Problem statement: Please print the entries below exactly, from the line with "Timing Repair Buffer" through the line with "u_core.bus.valid_q,1", including both of those lines and leaving out all others.

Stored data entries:
※ ※ ※

==> src/rtl/tdes_pass_sequencer.sv <==
// rtl/tdes_pass_sequencer.sv - three-pass Triple DES sequencer around a single-DES core
module tdes_pass_sequencer #(
    parameter int TIMEOUT = 32
) (
    input  logic        HCLK,
    input  logic        HRESET,
    input  logic        start,
    input  logic        encryption_type,
    input  logic [63:0] data_in,
    input  logic [63:0] key1,
    input  logic [63:0] key2,
    input  logic [63:0] key3,
    output logic        des_start,
    output logic        des_decrypt,
    output logic [63:0] des_key,
    output logic [63:0] des_data,
    input  logic        des_done,
    input  logic [63:0] des_result,
    output logic        busy,
    output logic        result_valid,
    output logic [63:0] result,
    input  logic        result_ack,
    output logic [1:0]  pass,
    output logic        error,
    input  logic        err_clear
);

    localparam int WD_W = (TIMEOUT > 1) ? $clog2(TIMEOUT) : 1;
    localparam logic [WD_W-1:0] WD_LAST = WD_W'(TIMEOUT - 1);

    typedef enum logic [2:0] {
        IDLE   = 3'd0,
        LAUNCH = 3'd1,
        WAIT   = 3'd2,
        DONE   = 3'd3,
        ERROR  = 3'd4
    } state_t;

    state_t          state;
    logic [WD_W-1:0] wdog;
    logic [63:0]     work;
    logic [63:0]     k1;
    logic [63:0]     k2;
    logic [63:0]     k3;
    logic            decrypt_op;

    assign des_data = work;

    // Decrypt runs the encrypt schedule backwards; the middle pass always inverts the mode.
    always_comb begin
        des_key     = k2;
        des_decrypt = decrypt_op ^ (pass == 2'd1);
        case (pass)
            2'd0:    des_key = decrypt_op ? k3 : k1;
            2'd2:    des_key = decrypt_op ? k1 : k3;
            default: des_key = k2;
        endcase
    end

    always_ff @(posedge HCLK) begin
        if (HRESET) begin
            state        <= IDLE;
            wdog         <= '0;
            work         <= '0;
            k1           <= '0;
            k2           <= '0;
            k3           <= '0;
            decrypt_op   <= 1'b0;
            pass         <= 2'd0;
            des_start    <= 1'b0;
            busy         <= 1'b0;
            result_valid <= 1'b0;
            result       <= '0;
            error        <= 1'b0;
        end else begin
            case (state)
                IDLE: begin
                    if (start) begin
                        work       <= data_in;
                        k1         <= key1;
                        k2         <= key2;
                        k3         <= key3;
                        decrypt_op <= encryption_type;
                        pass       <= 2'd0;
                        des_start  <= 1'b1;
                        busy       <= 1'b1;
                        state      <= LAUNCH;
                    end
                end
                LAUNCH: begin
                    des_start <= 1'b0;
                    wdog      <= '0;
                    state     <= WAIT;
                end
                WAIT: begin
                    // A completion on the watchdog's final cycle still counts as success.
                    if (des_done) begin
                        work <= des_result;
                        if (pass == 2'd2) begin
                            result_valid <= 1'b1;
                            result       <= des_result;
                            state        <= DONE;
                        end else begin
                            pass      <= pass + 2'd1;
                            des_start <= 1'b1;
                            state     <= LAUNCH;
                        end
                    end else if (wdog == WD_LAST) begin
                        error <= 1'b1;
                        state <= ERROR;
                    end else begin
                        wdog <= wdog + 1'b1;
                    end
                end
                DONE: begin
                    if (result_ack) begin
                        result_valid <= 1'b0;
                        result       <= '0;
                        busy         <= 1'b0;
                        state        <= IDLE;
                    end
                end
                ERROR: begin
                    if (err_clear) begin
                        error <= 1'b0;
                        busy  <= 1'b0;
                        pass  <= 2'd0;
                        state <= IDLE;
                    end
                end
                default: state <= IDLE;
            endcase
        end
    end

endmodule
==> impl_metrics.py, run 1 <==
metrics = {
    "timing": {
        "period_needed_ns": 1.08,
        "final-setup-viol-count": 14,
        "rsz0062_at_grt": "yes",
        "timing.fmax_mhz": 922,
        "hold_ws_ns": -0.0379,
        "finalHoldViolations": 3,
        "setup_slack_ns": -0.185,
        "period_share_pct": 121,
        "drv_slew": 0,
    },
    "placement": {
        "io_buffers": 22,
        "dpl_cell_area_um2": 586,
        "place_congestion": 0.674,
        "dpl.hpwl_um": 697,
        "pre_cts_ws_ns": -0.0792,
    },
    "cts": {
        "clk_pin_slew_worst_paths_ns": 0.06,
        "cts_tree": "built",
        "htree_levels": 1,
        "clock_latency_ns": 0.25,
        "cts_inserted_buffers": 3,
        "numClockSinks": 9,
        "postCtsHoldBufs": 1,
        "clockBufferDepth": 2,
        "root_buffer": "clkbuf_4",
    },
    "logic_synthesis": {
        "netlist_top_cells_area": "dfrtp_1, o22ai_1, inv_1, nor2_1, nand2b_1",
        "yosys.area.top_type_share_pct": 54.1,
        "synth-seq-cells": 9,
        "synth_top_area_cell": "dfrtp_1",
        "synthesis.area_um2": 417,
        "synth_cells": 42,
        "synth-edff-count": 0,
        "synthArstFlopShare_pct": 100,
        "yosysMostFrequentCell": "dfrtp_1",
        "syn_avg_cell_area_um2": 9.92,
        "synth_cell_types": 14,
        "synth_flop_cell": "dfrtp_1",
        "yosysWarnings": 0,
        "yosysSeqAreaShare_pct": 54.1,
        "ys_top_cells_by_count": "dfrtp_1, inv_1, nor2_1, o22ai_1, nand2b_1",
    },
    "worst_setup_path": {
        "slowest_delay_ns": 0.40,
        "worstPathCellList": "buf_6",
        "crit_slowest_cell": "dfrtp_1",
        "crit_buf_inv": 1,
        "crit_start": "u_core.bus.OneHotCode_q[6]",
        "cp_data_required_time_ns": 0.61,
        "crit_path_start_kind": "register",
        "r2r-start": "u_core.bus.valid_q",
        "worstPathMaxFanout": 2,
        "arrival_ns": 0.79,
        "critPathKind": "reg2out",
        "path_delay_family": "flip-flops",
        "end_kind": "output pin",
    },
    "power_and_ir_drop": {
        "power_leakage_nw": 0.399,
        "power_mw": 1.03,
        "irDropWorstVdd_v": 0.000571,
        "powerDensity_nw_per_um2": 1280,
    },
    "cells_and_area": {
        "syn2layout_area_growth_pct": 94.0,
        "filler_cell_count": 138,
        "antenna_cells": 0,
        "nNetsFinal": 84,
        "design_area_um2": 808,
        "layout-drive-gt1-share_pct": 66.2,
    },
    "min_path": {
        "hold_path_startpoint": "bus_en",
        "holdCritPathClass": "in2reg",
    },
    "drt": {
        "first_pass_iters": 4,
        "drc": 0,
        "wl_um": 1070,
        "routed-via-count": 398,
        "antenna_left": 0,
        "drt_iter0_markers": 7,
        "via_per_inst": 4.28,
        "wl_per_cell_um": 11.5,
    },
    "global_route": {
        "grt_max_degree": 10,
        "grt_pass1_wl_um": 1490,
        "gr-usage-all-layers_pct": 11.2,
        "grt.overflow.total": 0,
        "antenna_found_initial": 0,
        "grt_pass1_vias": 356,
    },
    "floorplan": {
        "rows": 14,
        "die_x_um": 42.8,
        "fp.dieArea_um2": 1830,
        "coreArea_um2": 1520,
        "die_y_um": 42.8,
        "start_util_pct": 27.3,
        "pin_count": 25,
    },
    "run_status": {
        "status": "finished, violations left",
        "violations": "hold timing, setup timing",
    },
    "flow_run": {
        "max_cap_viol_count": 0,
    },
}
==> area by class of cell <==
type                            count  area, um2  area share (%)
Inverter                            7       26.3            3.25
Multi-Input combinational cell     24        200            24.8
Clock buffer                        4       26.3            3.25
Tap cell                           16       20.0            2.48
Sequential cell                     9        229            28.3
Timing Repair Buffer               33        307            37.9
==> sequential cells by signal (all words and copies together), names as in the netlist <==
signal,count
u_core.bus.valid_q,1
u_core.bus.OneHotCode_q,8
**config.mk**
```make
export PLATFORM = sky130hd
export DESIGN_NAME = mux_scan_seq
export DESIGN_NICKNAME = d
export VERILOG_FILES = /design/src/rtl/mux_scan_seq_pkg.sv /design/src/rtl/mux_scan_seq_ser_out.sv /design/src/rtl/mux_scan_seq.sv
export SDC_FILE = /design/constraint.sdc
export NUM_CORES = 1
export LEC_CHECK = 0
export ABC_AREA = 1
export BUFFER_PORTS_ARGS = -buffer_cell sky130_fd_sc_hd__buf_2
export CORE_MARGIN = 5
export CORE_UTILIZATION = 47
export CTS_CLUSTER_DIAMETER = 40
export DETAILED_ROUTE_END_ITERATION = 10
export PLACE_DENSITY_LB_ADDON = 0.25
export SLEW_MARGIN = 20
export SYNTH_ARGS = -nofsm -noshare
export SYNTH_HDL_FRONTEND = slang
export SYNTH_SLANG_ARGS = --single-unit
```
**constraint.sdc**
```tcl
create_clock -name clk -period 2.25 [get_ports clk]
set_clock_uncertainty 0.15 [all_clocks]
set_input_delay 0.1125 -clock clk [delete_from_list [all_inputs] [get_ports clk]]
set_output_delay 0.1125 -clock clk [all_outputs]
set_load 0.03 [all_outputs]
```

※ ※ ※

Response to this exercise:
Timing Repair Buffer               33        307            37.9
==> sequential cells by signal (all words and copies together), names as in the netlist <==
signal,count
u_core.bus.valid_q,1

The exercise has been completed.